An interesting blog on Apesphere caught my eye last month.
“Has “CSR” become a code word for “profit trumps ethics”?” asked Andrew Newton, before reaching this rather worrying conclusion:
CSR has become shorthand way of saying a company’s ethical behaviour is only useful if it preserves or enhances the company’s bottom line (paraphrase)
Companies exist to make a profit, period. But should every business decision have to produce a maximised return on investment?
If you scratch the surface of many companies’ CSR policies, you soon discover that underneath it’s little more than donating money to worthy causes.
While this is admirable, it has nothing to do with changing corporate behaviour and the decision-making process.
Worse than greenwashing
This isn’t just greenwashing. Greenwashing is a marketing ploy through which a company intentionally attempts to deceive customers by adopting the green trappings of an eco-friendly company.
This is a real failure by the commercial world to understand that CSR means businesses decisions should be guided by wider considerations and not just profit alone.
That’s not to say that companies should become charitable institutions; far from it. But if responsible behaviour requires a cut in profits, then a CSR business should take the cut in profits and understand there’s more to life than money. NOTE: a profit is still made!
Nor is this charitable giving, scheme membership or standard compliance. It requires every single business decision to be measured against a notion of responsibility alongside the financial return on investment.
But isn’t CSR Ethical Imperialism?
Injecting ethics into a business seems like the next, most logical thing to do. After all, ethics is all about morality, and without that how can you define responsibility?
The big trouble is that ethics is also about culture.
Consider the USA, UK, South Africa and Japan, or Venezuela, India and China. None of these share the same culture. All have a political system founded upon the specific ethical considerations of their population in general.
Western proponents of ethical business need to be careful that they’re not advocating a form of imperialism. Neither capitalism nor communism are perfect enough to fit every human society on Earth – nor are western business ethics.
Chiquita’s Ethical Dilemma
One example of how unsuited ethics is for the corporate world is the plight of international banana magnate, Chiquita.
In 2007 they were fined $25m for supporting an illegal terrorist organisation in Columbia – the AUC and they now face protracted lawsuits from Colombians claiming damages.
Chiquita first started paying “danger money” to the AUC in 1997, as the Colombian civil war reached it’s most recent peak. In 2001 the AUC was officially recognised as a terrorist group in the USA, making such payments illegal.
That still leaves 3 years before Chiquita stopped making the payments and informed authorities that they had been the victim of extortion in 2004.
Ethically, what else were Chiquita supposed to do?
Refuse to pay danger money, leaving their employees open to attack and kidnapping? Withdraw completely, abandoning thousands of people and leaving a hugely profitable business in paramilitary hands?
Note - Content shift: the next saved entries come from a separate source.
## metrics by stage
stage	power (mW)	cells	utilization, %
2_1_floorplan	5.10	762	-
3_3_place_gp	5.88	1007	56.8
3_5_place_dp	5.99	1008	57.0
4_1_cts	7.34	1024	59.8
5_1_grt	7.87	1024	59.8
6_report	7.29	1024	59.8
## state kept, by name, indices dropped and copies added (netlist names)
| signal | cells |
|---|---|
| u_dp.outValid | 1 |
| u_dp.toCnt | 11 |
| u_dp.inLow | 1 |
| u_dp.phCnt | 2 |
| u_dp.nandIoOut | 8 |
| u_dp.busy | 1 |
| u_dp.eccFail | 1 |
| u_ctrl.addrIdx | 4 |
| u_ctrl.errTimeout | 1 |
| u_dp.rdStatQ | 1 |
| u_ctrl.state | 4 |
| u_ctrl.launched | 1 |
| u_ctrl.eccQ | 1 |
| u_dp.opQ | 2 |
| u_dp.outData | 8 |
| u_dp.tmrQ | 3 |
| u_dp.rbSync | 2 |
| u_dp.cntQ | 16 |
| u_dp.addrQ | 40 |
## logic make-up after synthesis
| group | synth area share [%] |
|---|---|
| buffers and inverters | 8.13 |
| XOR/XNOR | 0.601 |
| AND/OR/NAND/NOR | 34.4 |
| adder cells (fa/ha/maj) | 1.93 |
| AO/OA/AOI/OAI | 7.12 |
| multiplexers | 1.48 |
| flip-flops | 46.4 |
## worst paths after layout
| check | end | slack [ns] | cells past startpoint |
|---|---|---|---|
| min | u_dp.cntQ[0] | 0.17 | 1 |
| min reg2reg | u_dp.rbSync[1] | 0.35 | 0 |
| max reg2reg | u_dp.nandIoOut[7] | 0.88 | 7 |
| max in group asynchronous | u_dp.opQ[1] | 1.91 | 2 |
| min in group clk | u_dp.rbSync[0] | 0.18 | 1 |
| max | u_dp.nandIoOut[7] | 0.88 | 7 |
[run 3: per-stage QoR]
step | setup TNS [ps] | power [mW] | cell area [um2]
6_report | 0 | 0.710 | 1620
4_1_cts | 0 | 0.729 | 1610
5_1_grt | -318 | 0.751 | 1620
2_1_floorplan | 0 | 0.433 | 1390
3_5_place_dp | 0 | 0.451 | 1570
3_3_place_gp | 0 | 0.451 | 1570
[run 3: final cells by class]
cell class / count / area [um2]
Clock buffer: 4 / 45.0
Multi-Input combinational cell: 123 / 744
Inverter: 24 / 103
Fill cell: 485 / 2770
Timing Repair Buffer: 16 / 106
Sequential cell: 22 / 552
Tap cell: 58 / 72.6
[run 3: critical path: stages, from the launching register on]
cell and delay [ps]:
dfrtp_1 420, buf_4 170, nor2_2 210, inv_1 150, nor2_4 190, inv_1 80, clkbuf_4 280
### src/rtl/rdf_pkg.sv
package rdf_pkg;

   typedef enum logic [1:0] {
      LVL_NONE   = 2'd0,
      LVL_UNI_BC = 2'd1,
      LVL_MCAST  = 2'd2,
      LVL_ALL    = 2'd3
   } level_e;

   typedef struct packed {
      logic [2:0] spare;
      logic       part_cmp;
      logic       take_runt;
      logic       take_reset;
      level_e     level;
   } mode_t;

endpackage

### src/rtl/rdf_cfg_regs.sv
module rdf_cfg_regs #(
   parameter int ADDR_BYTES = 6,
   parameter int CFG_AW     = 4,
   parameter int STA_BASE   = 8,
   parameter int MODE_OFS   = 5
) (
   input  logic                        clk,
   input  logic                        rst_n,
   input  logic                        cfg_we,
   input  logic [CFG_AW-1:0]           cfg_addr,
   input  logic [7:0]                  cfg_wdata,
   output logic [ADDR_BYTES-1:0][7:0]  sta,
   output logic [7:0]                  mode_reg
);

   localparam int SPAN = 1 << CFG_AW;

   if (STA_BASE + ADDR_BYTES > SPAN) begin : g_bad_span
      $error("station address does not fit the register space");
   end
   if (MODE_OFS >= STA_BASE && MODE_OFS < STA_BASE + ADDR_BYTES) begin : g_bad_mode
      $error("mode offset overlaps station address");
   end

   for (genvar i = 0; i < ADDR_BYTES; i++) begin : g_sta
      always_ff @(posedge clk) begin
         if (!rst_n)
            sta[i] <= '0;
         else if (cfg_we && cfg_addr == CFG_AW'(STA_BASE + i))
            sta[i] <= cfg_wdata;
      end
   end

   always_ff @(posedge clk) begin
      if (!rst_n)
         mode_reg <= '0;
      else if (cfg_we && cfg_addr == CFG_AW'(MODE_OFS))
         mode_reg <= cfg_wdata;
   end

endmodule

### src/rtl/rdf_addr_match.sv
module rdf_addr_match #(
   parameter int ADDR_BYTES = 6,
   parameter int PART_BYTES = 5
) (
   input  logic                        clk,
   input  logic                        rst_n,
   input  logic                        da_valid,
   input  logic                        da_first,
   input  logic [7:0]                  da_byte,
   input  logic [ADDR_BYTES-1:0][7:0]  sta,
   input  logic                        part_en,
   output logic                        own_hit,
   output logic                        bcast_hit,
   output logic                        mcast_hit
);

   localparam int CW = $clog2(ADDR_BYTES + 1);

   if (PART_BYTES >= ADDR_BYTES || PART_BYTES < 0) begin : g_bad_part
      $error("partial match width must be below the address width");
   end

   logic [CW-1:0]         cnt_q;
   logic [CW-1:0]         cur_idx;
   logic [ADDR_BYTES-1:0] eq_q;
   logic                  bc_q;
   logic                  mc_q;
   logic                  complete;
   logic                  own_full;

   assign cur_idx = da_first ? '0 : cnt_q;

   for (genvar i = 0; i < ADDR_BYTES; i++) begin : g_cmp
      always_ff @(posedge clk) begin
         if (!rst_n)
            eq_q[i] <= 1'b0;
         else if (da_valid && cur_idx == CW'(i))
            eq_q[i] <= (da_byte == sta[i]);
         else if (da_valid && da_first)
            eq_q[i] <= 1'b0;
      end
   end

   always_ff @(posedge clk) begin
      if (!rst_n) begin
         cnt_q <= '0;
         bc_q  <= 1'b0;
         mc_q  <= 1'b0;
      end else if (da_valid && da_first) begin
         cnt_q <= CW'(1);
         bc_q  <= (da_byte == 8'hFF);
         mc_q  <= da_byte[0];
      end else if (da_valid && cnt_q < CW'(ADDR_BYTES)) begin
         cnt_q <= cnt_q + CW'(1);
         bc_q  <= bc_q & (da_byte == 8'hFF);
      end
   end

   assign complete  = (cnt_q == CW'(ADDR_BYTES));
   assign own_full  = complete & (&eq_q);
   assign bcast_hit = complete & bc_q;
   assign mcast_hit = (cnt_q != '0) & mc_q;

   if (PART_BYTES > 0) begin : g_part
      logic own_part;
      assign own_part = complete & (&eq_q[PART_BYTES-1:0]);
      assign own_hit  = part_en ? own_part : own_full;
   end else begin : g_full_only
      assign own_hit = own_full;
   end

endmodule

### src/rtl/rdf_decide.sv
module rdf_decide
   import rdf_pkg::*;
#(
   parameter int LEN_W   = 11,
   parameter int MIN_LEN = 64
) (
   input  logic             clk,
   input  logic             rst_n,
   input  mode_t            mode,
   input  logic             own_hit,
   input  logic             bcast_hit,
   input  logic             mcast_hit,
   input  logic             eof_valid,
   input  logic [LEN_W-1:0] eof_len,
   input  logic             eof_crc_ok,
   input  logic             eof_reset_frm,
   output logic             accept,
   output logic             reject,
   output logic             good_pkt,
   output logic             runt_evt,
   output logic             reset_evt
);

   if (MIN_LEN >= (1 << LEN_W)) begin : g_bad_len
      $error("runt threshold does not fit the length field");
   end

   logic addr_pass;
   logic is_runt;
   logic take;

   always_comb begin
      unique case (mode.level)
         LVL_NONE:   addr_pass = 1'b0;
         LVL_UNI_BC: addr_pass = own_hit | bcast_hit;
         LVL_MCAST:  addr_pass = own_hit | bcast_hit | mcast_hit;
         LVL_ALL:    addr_pass = 1'b1;
         default:    addr_pass = 1'b0;
      endcase
   end

   assign is_runt = (eof_len < LEN_W'(MIN_LEN));
   assign take    = addr_pass & (~is_runt | mode.take_runt)
                              & (~eof_reset_frm | mode.take_reset);

   always_ff @(posedge clk) begin
      if (!rst_n) begin
         accept    <= 1'b0;
         reject    <= 1'b0;
         good_pkt  <= 1'b0;
         runt_evt  <= 1'b0;
         reset_evt <= 1'b0;
      end else begin
         accept    <= eof_valid & take;
         reject    <= eof_valid & ~take;
         good_pkt  <= eof_valid & take & eof_crc_ok;
         runt_evt  <= eof_valid & is_runt;
         reset_evt <= eof_valid & take & eof_reset_frm;
      end
   end

endmodule

### src/rtl/rx_dest_filter.sv
module rx_dest_filter
   import rdf_pkg::*;
#(
   parameter int ADDR_BYTES = 6,
   parameter int PART_BYTES = 5,
   parameter int MIN_LEN    = 64,
   parameter int LEN_W      = 11,
   parameter int CFG_AW     = 4,
   parameter int STA_BASE   = 8,
   parameter int MODE_OFS   = 5
) (
   input  logic              clk,
   input  logic              rst_n,
   input  logic              cfg_we,
   input  logic [CFG_AW-1:0] cfg_addr,
   input  logic [7:0]        cfg_wdata,
   input  logic              da_valid,
   input  logic              da_first,
   input  logic [7:0]        da_byte,
   input  logic              eof_valid,
   input  logic [LEN_W-1:0]  eof_len,
   input  logic              eof_crc_ok,
   input  logic              eof_reset_frm,
   output logic              accept,
   output logic              reject,
   output logic              good_pkt,
   output logic              runt_evt,
   output logic              reset_evt
);

   logic [ADDR_BYTES-1:0][7:0] sta;
   logic [7:0]                 mode_reg;
   mode_t                      mode_q;
   logic [1:0]                 lvl_q;
   logic                       own_hit;
   logic                       bcast_hit;
   logic                       mcast_hit;

   rdf_cfg_regs #(
      .ADDR_BYTES(ADDR_BYTES), .CFG_AW(CFG_AW),
      .STA_BASE(STA_BASE), .MODE_OFS(MODE_OFS)
   ) u_regs (
      .clk(clk), .rst_n(rst_n), .cfg_we(cfg_we), .cfg_addr(cfg_addr),
      .cfg_wdata(cfg_wdata), .sta(sta), .mode_reg(mode_reg)
   );

   // mode is latched when a frame begins
   always_ff @(posedge clk) begin
      if (!rst_n)
         mode_q <= mode_t'(8'h00);
      else if (da_valid && da_first)
         mode_q <= mode_t'(mode_reg);
   end

   assign lvl_q = mode_q.level;

   rdf_addr_match #(
      .ADDR_BYTES(ADDR_BYTES), .PART_BYTES(PART_BYTES)
   ) u_match (
      .clk(clk), .rst_n(rst_n), .da_valid(da_valid), .da_first(da_first),
      .da_byte(da_byte), .sta(sta), .part_en(mode_q.part_cmp),
      .own_hit(own_hit), .bcast_hit(bcast_hit), .mcast_hit(mcast_hit)
   );

   rdf_decide #(
      .LEN_W(LEN_W), .MIN_LEN(MIN_LEN)
   ) u_decide (
      .clk(clk), .rst_n(rst_n), .mode(mode_q), .own_hit(own_hit),
      .bcast_hit(bcast_hit), .mcast_hit(mcast_hit), .eof_valid(eof_valid),
      .eof_len(eof_len), .eof_crc_ok(eof_crc_ok), .eof_reset_frm(eof_reset_frm),
      .accept(accept), .reject(reject), .good_pkt(good_pkt),
      .runt_evt(runt_evt), .reset_evt(reset_evt)
   );

endmodule

### config.mk
export PLATFORM = sky130hd
export DESIGN_NAME = rx_dest_filter
export DESIGN_NICKNAME = d
export VERILOG_FILES = /design/src/rtl/rdf_pkg.sv /design/src/rtl/rdf_cfg_regs.sv /design/src/rtl/rdf_addr_match.sv /design/src/rtl/rdf_decide.sv /design/src/rtl/rx_dest_filter.sv
export SDC_FILE = /design/constraint.sdc
export NUM_CORES = 1
export LEC_CHECK = 0
export ABC_CLOCK_PERIOD_IN_PS = 1750
export BUFFER_PORTS_ARGS = -buffer_cell sky130_fd_sc_hd__buf_2
export CAP_MARGIN = 20
export CORE_ASPECT_RATIO = 1.25
export CORE_UTILIZATION = 50
export DETAILED_ROUTE_END_ITERATION = 6
export GPL_TIMING_DRIVEN = 0
export HOLD_SLACK_MARGIN = 0.15
export PLACE_DENSITY = 0.7
export SLEW_MARGIN = 20
export SYNTH_ARGS = -nofsm -noshare
export SYNTH_HDL_FRONTEND = slang
export SYNTH_SLANG_ARGS = --single-unit
### constraint.sdc
create_clock -name clk -period 1.75 [get_ports clk]
set_input_delay 0.35 -clock clk [delete_from_list [all_inputs] [get_ports clk]]
set_output_delay 0.35 -clock clk [all_outputs]
set_load 0.01 [all_outputs]
* Word-level counts from Yosys, hierarchy flattened
Cells that the tools add are included.
** Word-level totals
- Register bits :: 74
- Input port bits :: 39
- Output and inout port bits :: 5
- Logic and storage cells :: 114
** Operators by class
- Add/sub/neg operators :: 1
- Order comparisons :: 2
- Equal/unequal tests :: 23
- Mux-type cells :: 14
- Bitwise gates (word level) :: 20
- Reduce and logical (&&, ||, !) cells :: 28
** Operator list (count)
- equality test 8 bit :: 6
- equality test 4 bit (second input constant) :: 6
- logical AND 1 bit :: 15
- nonzero test 2 bit :: 7
- AND 1 bit :: 12
- two-way mux 1 bit :: 12
- less-than comparator 11 x 7 -> 1 bit (second input constant) :: 1
- equality test 3 bit (second input constant) :: 3
- equality test 8 bit (second input constant) :: 1
- equality test 3 x 2 -> 1 bit (second input constant) :: 2
- AND reduction 6 bit :: 1
- AND reduction 5 bit :: 1
- equality test 2 bit (second input constant) :: 2
- equality test 4 x 3 -> 1 bit (second input constant) :: 1
- NOT 1 bit :: 4
- OR 1 bit :: 4
- one-hot mux 1 bit (4 select lines) :: 1
- adder 3 x 1 -> 3 bit (second input constant) :: 1
- equality test 3 x 1 -> 1 bit (second input constant) :: 1
- zero test 3 bit :: 1
- less-than comparator 3 bit (second input constant) :: 1
- two-way mux 3 bit :: 1
- nonzero test 3 bit :: 1
- equality test 2 x 1 -> 1 bit (second input constant) :: 1
- 2 further kinds :: 2

* Longest topological paths before layout
Gate-level depths: netlist of run 1.
- Depth after elaboration :: 10
- Gate-level depth with buffers :: 7
- Depth with buffers taken out :: 6

* Hierarchy
Synthesis of run 1 repeated with hierarchy kept, for this count alone.
** Unflattened totals
- Cell total of the unflattened synthesis :: 405
- Area, all modules :: 3814.9 um^2
** Modules (own cells, without submodules)
- rdf_cfg_regs :: instances 1, cells an instance 198, area each 2092.0 um^2, seq. area each 1121.1 um^2
- rdf_addr_match :: instances 1, cells an instance 148, area each 1151.1 um^2, seq. area each 220.2 um^2
- rx_dest_filter :: instances 1, cells an instance 38, area each 359.1 um^2, seq. area each 160.2 um^2
- rdf_decide :: instances 1, cells an instance 21, area each 212.7 um^2, seq. area each 100.1 um^2

* Worst setup path before layout of run 1
Ideal clock, no wire load.
- Kind :: flip-flop to flip-flop
- Start :: register u_match.cnt_q[0]
- End :: register u_decide.reject
- Library setup time :: 0.058 ns
- Arrival :: 1.530 ns
- Required time :: 1.692 ns
- Path slack :: 0.163 ns
- Cell stages (with the launch flop) :: 8
- Buffers on the path :: 1
- Period minus slack after synthesis :: 1.587 ns
- Cell sequence :: dfxtp_1 -> clkbuf_1 -> inv_1 -> ha_1 -> nand2b_1 -> a21o_1 -> a211oi_1 -> o21ba_2
** On the way
- Cells in the longest elaborated chain, start to end :: 10
- Elaborated cells on any way between the ends :: 14
- Classes of those cells :: 1 x eq/ne; 2 x mux; 10 x bitwise; 1 x reduce/logical
** RTL lines
- start, declared :: RTL line rdf_addr_match.sv:23 : logic [CW-1:0] cnt_q;
- start signal, assigned :: RTL line rdf_addr_match.sv:54 : cnt_q <= cnt_q + CW'(1);
- equality test 3 bit :: RTL line rdf_addr_match.sv:59 : assign complete = (cnt_q == CW'(ADDR_BYTES));
- AND 1 bit (on tied branches) :: RTL line rdf_addr_match.sv:60, rdf_addr_match.sv:66
- two-way mux 1 bit :: RTL line rdf_addr_match.sv:67 : assign own_hit = part_en ? own_part : own_full;
- OR 1 bit :: RTL line rdf_decide.sv:35, rdf_decide.sv:36
- OR 1 bit :: RTL line rdf_decide.sv:36 : LVL_MCAST: addr_pass = own_hit | bcast_hit | mcast_hit;
- one-hot mux 1 bit (4 select lines) (*) :: RTL line rdf_decide.sv:33 : unique case (mode.level)
- AND 1 bit (*) :: RTL line rdf_decide.sv:43 : assign take = addr_pass & (~is_runt | mode.take_runt)
- AND 1 bit (*) :: RTL line rdf_decide.sv:44 : & (~eof_reset_frm | mode.take_reset);
- NOT 1 bit (*) :: RTL line rdf_decide.sv:55 : reject <= eof_valid & ~take;
- AND 1 bit (*) :: RTL line rdf_decide.sv:55
- end signal, assigned :: RTL line rdf_decide.sv:55
- end, declared :: RTL line rdf_decide.sv:18 : output logic reject,
Every way passes the cells marked *; elsewhere a longest branch is shown, timed or not.
A chain may end at the register's enable or synchronous reset.

* Worst setup path after layout of run 1
- Start :: register u_match.cnt_q[0]
- End :: register u_decide.reset_evt
** On the way
- Cells in the longest elaborated chain, start to end :: 10
- Elaborated cells on any way between the ends :: 14
- Classes of those cells :: 1 x eq/ne; 2 x mux; 10 x bitwise; 1 x reduce/logical
** RTL lines
- equality test 3 bit :: RTL line rdf_addr_match.sv:59
- AND 1 bit (on tied branches) :: RTL line rdf_addr_match.sv:60, rdf_addr_match.sv:66
- two-way mux 1 bit :: RTL line rdf_addr_match.sv:67
- OR 1 bit :: RTL line rdf_decide.sv:35, rdf_decide.sv:36
- OR 1 bit :: RTL line rdf_decide.sv:36
- one-hot mux 1 bit (4 select lines) (*) :: RTL line rdf_decide.sv:33
- AND 1 bit (*) :: RTL line rdf_decide.sv:43
- AND 1 bit (*) :: RTL line rdf_decide.sv:44
- AND 1 bit (*) (2 in series) :: RTL line rdf_decide.sv:58 : reset_evt <= eof_valid & take & eof_reset_frm;
- end signal, assigned :: RTL line rdf_decide.sv:58
- end, declared :: RTL line rdf_decide.sv:21 : output logic reset_evt
Marked as above.

==> results of run 1 <==
==> metrics by stage <==
stage	setup TNS, ps	power (W)	hold WS [ps]	util [%]
floorplan	0	0.00197	428	-
global route	0	0.00396	169	59.3
detailed placement	-431	0.00209	459	55.4
finish	0	0.00382	163	59.3
CTS	0	0.00383	158	59.2
global placement	-365	0.00209	449	55.4
==> area by class of cell <==
type                            count  share of cell area [%]
Clock inverter                      5                    3.04
Multi-Input combinational cell    273                    48.6
Clock buffer                       11                    3.44
Buffer                             21                    2.16
Timing Repair Buffer               28                    3.41
Inverter                            6                   0.547
Tap cell                           90                    2.74
Sequential cell                    74                    36.0
==> per-layer routing <==
layer  track usage [%]  vias to the layer above  wire length (um)
li1                  -                     1354                 -
met1              31.3                     1311              3790
met2              40.1                       63              4150
met3              4.81                       13               372
met4              9.29                        0               148
met5                 0                        -                 0
==> cell families after synthesis <==
logic type | Yosys count | share of synthesized area (%)
and+or+nand+nor | 138 | 22.4
DFF | 74 | 41.3
xor gates and xnor gates | 50 | 12.2
muxes | 45 | 12.6
AOI/OAI and AO/OA | 37 | 7.26
buffers and inverters | 28 | 3.21
adders and majority gates | 3 | 1.05
==> repair_timing <==
| action | 4_1_cts | 5_1_grt |
|---|---|---|
| endpoints found under the hold margin | 0 | 0 |
| endpoints found under the setup margin | 4 | 4 |
| gates resized for setup | 0 | 3 |
| pin swaps | 0 | 0 |
==> worst paths after layout <==
kind         slack [ps]              from            endpoint  cells past startpoint
max                 180  u_match.cnt_q[0]  u_decide.reset_evt                      6
max reg2reg         180  u_match.cnt_q[0]  u_decide.reset_evt                      6
min reg2reg         470         mode_q[3]           mode_q[3]                      2
min                 160        eof_len[9]   u_decide.runt_evt                      2
==> cell usage after synthesis (3+ instances only) <==
master	number	share of area, %
nor2_1	4	0.42
nor4b_1	3	0.73
dfxtp_1	74	41
o21ai_0	8	1.1
nor3_1	5	0.70
ha_1	3	1.0
nand4_1	12	2.1
nand2_1	30	3.1
clkbuf_1	18	1.9
a21boi_0	16	3.3
a21oi_1	3	0.42
nor4_1	6	1.0
mux2i_1	45	13
nand3_1	17	2.4
nor2b_1	46	8.0
inv_1	6	0.63
xor2_1	32	7.8
xnor2_1	18	4.4
==> critical path: stages (launching register included) <==
cell and delay, ps:
dfxtp_2 440, inv_1 130, ha_1 230, nor2b_1 110, o22a_1 160, o211ai_2 120, nor4b_1 290
==> power by group through the flow <==
stage	Combinational, W	Sequential (W)	Clock, W
after global routing	0.000358	0.00173	0.00187
final	0.000330	0.00173	0.00176
after global placement	0.000328	0.00176	0
after CTS	0.000330	0.00173	0.00178
after detailed placement	0.000332	0.00176	0
after floorplan	0.000211	0.00176	0
==> flow_metrics.py, run 1 <==
metrics = {
    "sta": {
        "rsz0062_at_grt": "false",
        "fin_ws_ps": 178,
        "hold_viol_final": 0,
        "slew_viol_final": 0,
        "fmax_mhz": 636,
        "worst_slew_pin_slew_ps": 694,
        "final.min_clock_period_ps": 1570,
        "final.period_utilization_pct": 89.8,
        "setup_viol": 0,
        "worst_slew_margin_rel_pct": 53.8,
        "skew_ps": 6.44,
    },
    "pwr": {
        "ir_drop_v": 0.000736,
        "combPwrFrac_pct": 8.6,
        "p_leak_nw": 1.68,
        "switching_share_pct": 22.4,
        "power.internal_w": 0.00296,
        "p_per_area_mw_per_mm2": 929,
        "pwr-share-seq_pct": 45.3,
        "p_switching_w": 0.000856,
        "pwr-share-clk_pct": 46.1,
    },
    "final_layout": {
        "syn2layout_area_growth_pct": 14.7,
        "largest_reg_flops": 48,
        "mostFrequentLayoutCell": "dfxtp_1",
        "drive_gt1_share_pct": 14.1,
        "mostFrequentLayoutCells": "dfxtp_1, nor2b_1, mux2i_1",
        "regArea_mm2": 0.00148,
        "layoutNonFillerInstCount": 508,
        "num-fill-cells": 614,
        "n_antenna_cell": 0,
        "multiInputGateArea_mm2": 0.00200,
        "finalNetCount": 455,
        "design_area_mm2": 0.00412,
    },
    "clock_tree": {
        "cts_hold_buf": 0,
        "cts_setup_buffers": 0,
        "tritoncts": "done",
        "cts_root_buffer": "clkbuf_8",
        "cts-buffers-inserted": 9,
        "cts_num_sinks": 74,
        "insertion_delay_ps": 350,
        "path_clk_slew_ps": 80,
        "cts-htree-levels": 3,
        "cts_buffer_depth": 2,
    },
    "floorplan": {
        "ios": 44,
        "start_util_pct": 51.7,
        "fp.coreArea_mm2": 0.00693,
        "fp.dieH_um": 96.7,
        "fp.dieArea_mm2": 0.00752,
        "row_count": 34,
        "die_w_um": 77.8,
    },
    "grt": {
        "antenna_found_initial": 0,
        "grt_first_pass_wirelength_um": 13700,
        "grt_use_total_pct": 24.4,
        "grt_max_degree": 13,
        "grt_pass1_vias": 2668,
        "overflow": 0,
    },
    "route": {
        "drc": 0,
        "drtIter0Drc": 123,
        "drt-vias-per-instance": 5.40,
        "wl_um": 8460,
        "dr.pass1.iters": 4,
        "dr_total_vias": 2741,
        "postRouteAntennaNets": 0,
        "routedWlPerCell_um": 16.6,
    },
    "logic_synthesis": {
        "ys_types": 41,
        "ys_ff_latch": 74,
        "synth-seq-area-share_pct": 41.3,
        "synth.cell_area_mm2": 0.00359,
        "ys_warn_count": 0,
        "synth-edff-count": 0,
        "synthArstFlopShare_pct": 0,
        "ys.flop_type": "dfxtp_1",
        "avgSynthCellArea_um2": 9.57,
        "syn_inst": 375,
        "syn-num-nets": 417,
    },
    "placed_design": {
        "dp_cells": 493,
        "portBuffers": 28,
        "dp_slack_ps": -125,
        "dp_hpwl_um": 5780,
        "place.gp.congestion": 0.847,
        "place_area_mm2": 0.00384,
    },
    "setup_path": {
        "critPathKind": "reg -> reg",
        "cp.arrival_ps": 1830,
        "critPathCaptureType": "flop",
        "start_kind": "flop",
        "path_max_fanout": 10,
        "worst_ep_required_time_ps": 2010,
    },
    "status": {
        "run_status": "completed",
    },
    "job": {
        "cap_violations": 0,
    },
    "worst_hold_path": {
        "hold_path_class": "in -> reg",
    },
}
Power figures use the tool's default switching activity.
In 2001 they published their first Corporate Responsibility report, which embraced the SA8000 standard. Tellingly, this states that in 2000 one of their Colombian plantations couldn’t be assessed “due to safety concerns”.
Chiquita are judged (quite fairly) to have broken the law and are now faced (quite rightly) with a multitude of legal cases from Colombian families. However, trying to enforce embedded ethics onto business will only encourage multinationals to fight shy of being in a similar situation, not encourage them to remain engaged.
So Please, Less Ethics…
This is why ethics should be left out of business. When faced with difficult decisions all ethics does is muddy the waters with compromises which make no-one happy.
Instead of trying to recreate the 19th century ethical business models to support industrial manufacturing, companies ought to be inventing 21st century business models needed to support an exploding global population.
These sustainable business models must be based upon sustainability: the principle that you only take what you can replace or what will “grow back” naturally.
Which means founding all business decisions upon a sustainable “return on resources” alongside the traditional return on investment.
… And More Sustainability
So, please, less of the ethics. Ethics are a personal belief, founded upon one’s life experiences and culture. They are not a universal language.
Instead, let’s have more sustainability. Let’s preserve the raw materials (mineral, animal or human) upon which all businesses are founded and ensure profits can be sustained for generation after generation.
And, as Andrew implies, let’s get away from our obsession that the bigger the profit, the better the business. As someone wiser than I recently said:
There are many things which money can buy, and a few things it cannot.
But there’re many more things which money should never be allowed to buy.